Much of lithium demand is being pulled by the second-largest electric car market in the world behind China, the United States.
President Biden has set an ambitious target to make half of new vehicles sold in 2030 zero-emissions vehicles.
His $1.2 trillion infrastructure package, passed by the Senate but not yet by the House of Representatives, includes transitioning the US transportation system to battery-powered vehicles and supporting renewable wind and solar energies over carbon-based sources like coal and natural gas.
An even larger $3.5 trillion spending package is also under consideration by the House. It includes:
- $198 billion in direct payments to utilities for hitting clean energy goals, providing consumers with rebates to make homes more energy-efficient, and financing for domestic manufacturing of clean energy and auto supply chain technologies;
- $67 billion to fund climate-friendly technologies and impose fees on emitters of methane, to reduce carbon emissions;
- $37B to electrify the federal vehicle fleet.

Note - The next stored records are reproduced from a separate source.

===== src/rtl/cp0_timer.sv =====
// Count/Compare timer. Count advances once every COUNT_DIV clocks; a match
// on an increment cycle sets the sticky timer interrupt, which only a write
// to Compare clears (the clear wins over a coincident set).
// Ports: clk, resetn (sync, active-low), count_we/compare_we write strobes,
// wdata, count/compare register values, timer_irq (TI).
module cp0_timer #(
  parameter int          COUNT_DIV   = 2,
  parameter logic [31:0] COMPARE_RST = 32'hFFFF_FFFF
) (
  input  logic        clk,
  input  logic        resetn,
  input  logic        count_we,
  input  logic        compare_we,
  input  logic [31:0] wdata,
  output logic [31:0] count,
  output logic [31:0] compare,
  output logic        timer_irq
);
  localparam int PW = (COUNT_DIV > 1) ? $clog2(COUNT_DIV) : 1;
  localparam logic [PW-1:0] PH_LAST = PW'(COUNT_DIV - 1);

  logic [PW-1:0] phase;
  logic          tick;

  assign tick = (phase == PH_LAST);

  always_ff @(posedge clk) begin
    if (!resetn) begin
      count     <= '0;
      phase     <= '0;
      compare   <= COMPARE_RST;
      timer_irq <= 1'b0;
    end else begin
      if (count_we) begin
        count <= wdata;
        phase <= '0;
      end else if (tick) begin
        count <= count + 32'd1;
        phase <= '0;
      end else begin
        phase <= phase + PW'(1);
      end

      if (compare_we)
        compare <= wdata;

      // A Count write suppresses the increment, so no match can fire then.
      if (compare_we)
        timer_irq <= 1'b0;
      else if (tick && !count_we && (count == compare))
        timer_irq <= 1'b1;
    end
  end
endmodule


===== src/rtl/cp0_ctrl_unit.sv =====
// CP0 system-control block at the commit point. Holds Status, Cause, EPC,
// BadVAddr and (via cp0_timer) Count/Compare; arbitrates interrupt >
// exception > ERET > MTC0 for the committing instruction and raises a
// one-cycle flush with its redirect target.
// Ports: clk, resetn (sync, active-low), bus (cp0_ctrl_unit_if.slave).
module cp0_ctrl_unit
  import cp0_pkg::*;
#(
  parameter int          HW_INT_NUM  = 6,
  parameter int          COUNT_DIV   = 2,
  parameter logic [31:0] COMPARE_RST = 32'hFFFF_FFFF
) (
  input  logic               clk,
  input  logic               resetn,
  cp0_ctrl_unit_if.slave     bus
);
  logic [7:0]  im;
  logic        exl, ie;
  logic        bd;
  logic [4:0]  exccode;
  logic [1:0]  ip_soft;
  logic [5:0]  hw_q;
  logic [31:0] epc, badvaddr;
  logic [31:0] count, compare;
  logic        ti;

  logic [5:0]  hw_ext;
  logic [5:0]  ip_hard;
  logic [7:0]  ip;
  logic        take_int, take_exc, take_eret, do_mtc0;
  logic        count_we, compare_we;
  logic [31:0] status_rd, cause_rd;

  // Unused interrupt lines read as 0; with 6 lines the top one shares IP7.
  always_comb begin
    hw_ext = '0;
    hw_ext[HW_INT_NUM-1:0] = bus.hw_int;
  end

  assign ip_hard = {hw_q[5] | ti, hw_q[4:0]};
  assign ip      = {ip_hard, ip_soft};

  assign bus.int_pending = ie & ~exl & (|(ip & im));

  assign take_int  = bus.cmt_valid & bus.int_pending;
  assign take_exc  = bus.cmt_valid & ~bus.int_pending & bus.cmt_exc;
  assign take_eret = bus.cmt_valid & ~bus.int_pending & ~bus.cmt_exc & bus.cmt_eret;
  assign do_mtc0   = bus.cmt_valid & bus.mtc0_en & ~take_int & ~take_exc & ~take_eret;

  assign count_we   = do_mtc0 & (bus.mtc0_addr == CP0_COUNT);
  assign compare_we = do_mtc0 & (bus.mtc0_addr == CP0_COMPARE);

  assign bus.flush    = resetn & (take_int | take_exc | take_eret);
  assign bus.flush_pc = take_eret ? epc : EXC_VECTOR;
  assign bus.epc_q    = epc;

  cp0_timer #(
    .COUNT_DIV   (COUNT_DIV),
    .COMPARE_RST (COMPARE_RST)
  ) u_timer (
    .clk        (clk),
    .resetn     (resetn),
    .count_we   (count_we),
    .compare_we (compare_we),
    .wdata      (bus.mtc0_wdata),
    .count      (count),
    .compare    (compare),
    .timer_irq  (ti)
  );

  always_ff @(posedge clk) begin
    if (!resetn) begin
      im       <= '0;
      exl      <= 1'b0;
      ie       <= 1'b0;
      bd       <= 1'b0;
      exccode  <= '0;
      ip_soft  <= '0;
      hw_q     <= '0;
      epc      <= '0;
      badvaddr <= '0;
    end else begin
      hw_q <= hw_ext;
      if (take_int || take_exc) begin
        // Nested exceptions keep the original return point.
        if (!exl) begin
          epc <= bus.cmt_bd ? bus.cmt_pc - 32'd4 : bus.cmt_pc;
          bd  <= bus.cmt_bd;
        end
        exl     <= 1'b1;
        exccode <= take_int ? EXC_INT : bus.cmt_excode;
        if (take_exc && (bus.cmt_excode == EXC_ADEL || bus.cmt_excode == EXC_ADES))
          badvaddr <= bus.cmt_badv;
      end else if (take_eret) begin
        exl <= 1'b0;
      end else if (do_mtc0) begin
        case (bus.mtc0_addr)
          CP0_STATUS: begin
            im  <= bus.mtc0_wdata[ST_IM_LO +: 8];
            exl <= bus.mtc0_wdata[ST_EXL];
            ie  <= bus.mtc0_wdata[ST_IE];
          end
          CP0_CAUSE: ip_soft <= bus.mtc0_wdata[CA_IP_LO +: 2];
          CP0_EPC:   epc     <= bus.mtc0_wdata;
          default: ;
        endcase
      end
    end
  end

  always_comb begin
    status_rd = '0;
    status_rd[ST_BEV]        = 1'b1;
    status_rd[ST_IM_LO +: 8] = im;
    status_rd[ST_EXL]        = exl;
    status_rd[ST_IE]         = ie;
    cause_rd = '0;
    cause_rd[CA_BD]          = bd;
    cause_rd[CA_TI]          = ti;
    cause_rd[CA_IP_LO +: 8]  = ip;
    cause_rd[CA_EXC_LO +: 5] = exccode;
  end

  always_comb begin
    case (bus.mfc0_addr)
      CP0_BADVADDR: bus.mfc0_rdata = badvaddr;
      CP0_COUNT:    bus.mfc0_rdata = count;
      CP0_COMPARE:  bus.mfc0_rdata = compare;
      CP0_STATUS:   bus.mfc0_rdata = status_rd;
      CP0_CAUSE:    bus.mfc0_rdata = cause_rd;
      CP0_EPC:      bus.mfc0_rdata = epc;
      default:      bus.mfc0_rdata = '0;
    endcase
  end
endmodule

North America relies heavily on foreign supplies of critical minerals aEUR” the raw materials it needs to become a leader in high technology, transportation, energy, and defense. Materials like lithium and graphite.

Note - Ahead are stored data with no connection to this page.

<file path="src/rtl/riscv_issue_ctrl.sv">
// In-order ID->EX issue controller: gates the handshake with a FIFO scoreboard of pending destination registers.
// Optional hazard-stall performance counter enabled by defining RISCV_ISSUE_PERF_EN.
module riscv_issue_ctrl #(
   parameter int DEPTH = 4
) (
   input  logic        clk,
   input  logic        rstn,
   input  logic        id_rdy,
   output logic        id_ack,
   input  logic [4:0]  id_rs1,
   input  logic        id_rs1_used,
   input  logic [4:0]  id_rs2,
   input  logic        id_rs2_used,
   input  logic [4:0]  id_rsd,
   output logic        ex_rdy,
   input  logic        ex_ack,
   input  logic        wb_retire,
   output logic        busy,
   output logic        sb_err,
   input  logic        stall_clr,
   output logic [31:0] stall_cnt
);

   localparam int PW = (DEPTH > 1) ? $clog2(DEPTH) : 1;
   localparam logic [PW:0] FULL_CNT = (PW+1)'(DEPTH);

   logic [DEPTH-1:0] valid_reg, valid_next;
   logic [4:0]       rsd_reg  [DEPTH];
   logic [4:0]       rsd_next [DEPTH];
   logic [PW-1:0]    wptr_reg, wptr_next;
   logic [PW-1:0]    rptr_reg, rptr_next;
   logic [PW:0]      count_reg, count_next;
   logic             sb_err_reg, sb_err_next;

   logic [DEPTH-1:0] hit1, hit2;
   logic             hazard, full, block, issue, push, pop;

   // Source compare against registered entries only; a retiring entry still blocks this cycle.
   for (genvar gi = 0; gi < DEPTH; gi++) begin : g_match
      assign hit1[gi] = valid_reg[gi] && (rsd_reg[gi] == id_rs1);
      assign hit2[gi] = valid_reg[gi] && (rsd_reg[gi] == id_rs2);
   end

   assign hazard = (id_rs1_used && (id_rs1 != 5'd0) && (|hit1)) ||
                   (id_rs2_used && (id_rs2 != 5'd0) && (|hit2));
   assign full   = (count_reg == FULL_CNT);
   assign block  = hazard || full;

   assign ex_rdy = rstn && id_rdy && !block;
   assign id_ack = rstn && ex_ack && !block;
   assign issue  = id_rdy && id_ack;
   assign push   = issue && (id_rsd != 5'd0);
   assign pop    = wb_retire && (count_reg != '0);

   always_comb begin
      valid_next  = valid_reg;
      rsd_next    = rsd_reg;
      wptr_next   = wptr_reg;
      rptr_next   = rptr_reg;
      count_next  = count_reg;
      sb_err_next = sb_err_reg || (wb_retire && (count_reg == '0));
      if (pop) begin
         valid_next[rptr_reg] = 1'b0;
         rptr_next            = rptr_reg + 1'b1;
      end
      if (push) begin
         valid_next[wptr_reg] = 1'b1;
         rsd_next[wptr_reg]   = id_rsd;
         wptr_next            = wptr_reg + 1'b1;
      end
      case ({push, pop})
         2'b10:   count_next = count_reg + 1'b1;
         2'b01:   count_next = count_reg - 1'b1;
         default: count_next = count_reg;
      endcase
   end

   always_ff @(posedge clk or negedge rstn) begin
      if (!rstn) begin
         valid_reg  <= '0;
         for (int i = 0; i < DEPTH; i++) rsd_reg[i] <= 5'd0;
         wptr_reg   <= '0;
         rptr_reg   <= '0;
         count_reg  <= '0;
         sb_err_reg <= 1'b0;
      end else begin
         valid_reg  <= valid_next;
         rsd_reg    <= rsd_next;
         wptr_reg   <= wptr_next;
         rptr_reg   <= rptr_next;
         count_reg  <= count_next;
         sb_err_reg <= sb_err_next;
      end
   end

   assign busy   = (count_reg != '0);
   assign sb_err = sb_err_reg;

`ifdef RISCV_ISSUE_PERF_EN
   logic [31:0] stall_cnt_reg;

   // Clear wins over increment; count saturates instead of wrapping.
   always_ff @(posedge clk or negedge rstn) begin
      if (!rstn)
         stall_cnt_reg <= 32'd0;
      else if (stall_clr)
         stall_cnt_reg <= 32'd0;
      else if (id_rdy && block && (stall_cnt_reg != 32'hFFFF_FFFF))
         stall_cnt_reg <= stall_cnt_reg + 32'd1;
   end

   assign stall_cnt = stall_cnt_reg;
`else
   logic unused_stall_clr;
   assign unused_stall_clr = stall_clr;
   assign stall_cnt        = 32'd0;
`endif

endmodule

</file>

The United is thus scheming to expand its domestic lithium sources, having listed the battery metal as a critical mineral back in 2018, to lessen its reliance on foreign production.
China produces roughly two-thirds of the world’s lithium-ion batteries and controls most of its processing facilities.
One way to meet the threat of foreign countries restricting, or embargoing, critical minerals, is to encourage the domestic exploration and mining of these metals.
Here at AOTH we have been advocating for the creation of a “mine to battery” electric vehicle supply chain in North America for years, something that is finally appearing on the radar screens of governments, large mining companies, automakers and battery manufacturers.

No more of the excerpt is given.